|Year : 2016 | Volume
| Issue : 2 | Page : 94-98
Scanning electron microscopy study of hair shaft damage secondary to cosmetic treatments of the hair
Feroze Kaliyadan1, BB Gosai2, Walid Naief Al Melhim2, Kaberi Feroze3, Habib Ahmad Qureshi2, Sayed Ibrahim4, Joel Kuruvilla1
1 Department of Dermatology, King Faisal University, Al Hofuf, Saudi Arabia
2 Department of Biomedical Sciences, King Faisal University, Al Hofuf, Saudi Arabia
3 Department of Surgery, King Faisal University, Al Hofuf, Saudi Arabia
4 Department of Family and Community Medicine, King Faisal University, Al Hofuf, Saudi Arabia
|Date of Web Publication||9-Aug-2016|
Department of Dermatology, King Faisal University, Al Hofuf 31982
Source of Support: None, Conflict of Interest: None
| Abstract|| |
Introduction and Background: Cosmetic procedures for hair, such as bleaching, dyeing, and straightening, are commonly used around the world. It has been suggested that excessive use of such procedures can cause damage to the hair shaft. We aimed to assess hair shaft changes using scanning electron microscopy (SEM) in female volunteers who frequently use hair treatment procedures such as bleaching, dyeing, or straightening. Methods: A cross-sectional, controlled study in a sample of 25 female volunteers (19 study group and 6 controls) in the age group of 18–45 years. The study group was composed of volunteers who regularly used different cosmetic hair treatment procedures such as bleaching, dyeing, and straightening (any one of these or a combination). The control group had never used any specific hair treatment procedure. The hair shaft damage as seen on SEM was assessed using a standardized scoring system and compared among the two groups statistically. The hair shafts were also examined clinically and with light microscopy. Results: No significant differences were seen between the test and control groups with regard to normal clinical examination and light microscopy findings. A higher degree of hair shaft damage was evident under SEM in the study group as compared to the control group. This difference was statistically significant. Conclusions: Regular use of procedures such as bleaching, dyeing, or straightening can lead to subtle changes in the hair shaft which can be detected early by SEM.
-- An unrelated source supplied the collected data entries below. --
Source: an optimization exercise on an open RTL-to-GDS flow (aim: small area). Production flows keep margins and buffers that such runs may drop. Function was checked by simulation only, so behaviour that the tests miss may differ from the original. The flow treats the clock pin as an ideal source, which a real chip does not have. Power and IR drop assume default switching activity.

Setup of garnet:
==> flow/design.v <==
module dht_reading (
    input  wire [39:0] frame,
    input  wire [2:0]  rh,         
    input  wire [2:0]  rt,         
    input  wire        unit,       
    output wire [15:0] hum_raw,
    output wire        temp_sign,
    output wire [14:0] temp_mag,
    output wire [15:0] hum_out,    
    output wire [17:0] temp_out    
);
    assign hum_raw   = frame[39:24];
    assign temp_sign = frame[23];
    assign temp_mag  = frame[22:8];
    function [16:0] sub17(input [16:0] a, input [16:0] b);
        integer k;
        reg w;
        begin
            w = 1'b0;
            for (k = 0; k < 17; k = k + 1) begin
                sub17[k] = a[k] ^ b[k] ^ w;
                w = (~a[k] & b[k]) | (~(a[k] ^ b[k]) & w);
            end
        end
    endfunction
    function [16:0] add17(input [16:0] a, input [16:0] b, input ci);
        integer k;
        reg c;
        begin
            c = ci;
            for (k = 0; k < 17; k = k + 1) begin
                add17[k] = a[k] ^ b[k] ^ c;
                c = (a[k] & b[k]) | (c & (a[k] ^ b[k]));
            end
        end
    endfunction
    wire [16:0] hq = sub17({2'd0, hum_raw[15:1]}, {14'd0, rh});
    assign hum_out = {hq[14:0], 1'b0};
    wire        s  = temp_sign;
    wire [3:0]  v  = s ? {1'b0, rt} + 4'd5 : {1'b0, rt};
    wire [16:0] x  = sub17({3'd0, temp_mag[14:1]}, {13'd0, v});
    wire [11:0] c;
    wire [12:0] br;
    assign c[0] = x[0];
    assign c[1] = x[1];
    assign br[2] = 1'b0;
    genvar i;
    generate
        for (i = 2; i < 12; i = i + 1) begin : g_div5
            assign c[i]    = x[i] ^ c[i-2] ^ br[i];
            assign br[i+1] = (~x[i] & c[i-2]) | (~(x[i] ^ c[i-2]) & br[i]);
        end
    endgenerate
    wire [16:0] k  = add17({5'd0, c}, {11'd0, 4'd10, s, 1'b0}, 1'b0);
    wire [16:0] p  = unit ? {1'b0, k[11:0], 2'b00} : {14'd0, s, 2'b00};
    wire [16:0] w  = add17(x, p, 1'b0);
    assign temp_out = {w ^ {17{s}}, 1'b0};
endmodule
Keywords: Hair shaft damage, hair weathering, scanning electron microscopy
|How to cite this article:|
Kaliyadan F, Gosai B B, Al Melhim WN, Feroze K, Qureshi HA, Ibrahim S, Kuruvilla J. Scanning electron microscopy study of hair shaft damage secondary to cosmetic treatments of the hair. Int J Trichol 2016;8:94-8
|How to cite this URL:|
Kaliyadan F, Gosai B B, Al Melhim WN, Feroze K, Qureshi HA, Ibrahim S, Kuruvilla J. Scanning electron microscopy study of hair shaft damage secondary to cosmetic treatments of the hair. Int J Trichol [serial online] 2016 [cited 2020 May 27];8:94-8. Available from: http://www.ijtrichology.com/text.asp?2016/8/2/94/188035
| Introduction and Background|| |
The use of procedures such as bleaching, dyeing, and straightening are becoming increasingly common, especially among females, the world over. Studies have suggested that repetitive stress on the hair secondary to such procedures may induce damage to the hair shaft. Electron microscopy is one of the modalities which can be used to assess and demonstrate the subtle structural damage to the hair shaft secondary to cosmetic treatments. Most of these studies are based on damage to the hair shaft induced experimentally, in vitro. We aimed to assess in vivo hair shaft damage, using scanning electron microscopy (SEM) in a sample of female patients who frequently use hair treatment procedures such as bleaching, dyeing, or straightening.,
A few studies have suggested that regular oiling of the scalp with various oils such as coconut oil may prevent hair shaft damage – either naturally occurring or secondary to hair treatments., We also aimed to compare the SEM findings of the study group with a control group who regularly use hair oil and otherwise did not use any treatment for the hair (including machine drying of the hair).
| Methods|| |
A cross-sectional study, in which 25 female volunteers participated after informed consent, was obtained. The participants were all staff or students at a medical school attached to a university in the Middle East. The details of the study were presented to female faculty and students at the center, and all volunteers satisfying the inclusion/exclusion criteria were included in the study of the 25 volunteers who satisfied the inclusion criteria; 19 volunteers regularly used different forms of hair treatment-bleaching, hair coloring, and straightening of the hair (in different combinations) with a frequency of at least once a month for the previous 6 months. The other inclusion criteria included: Age between 18 years and 45 years and absence of any other significant skin and/or systemic disease. Only patients with natural black hair were included. The control group included six volunteers who had not performed any procedure on the hair ever and regularly oiled their hair (all patients were using only coconut oil). The control group also had patient with natural black hair only. Both the study and control groups used over-the-counter hair shampoos with conditioners and had no other significant medical problems – systemic or related to the skin or hair.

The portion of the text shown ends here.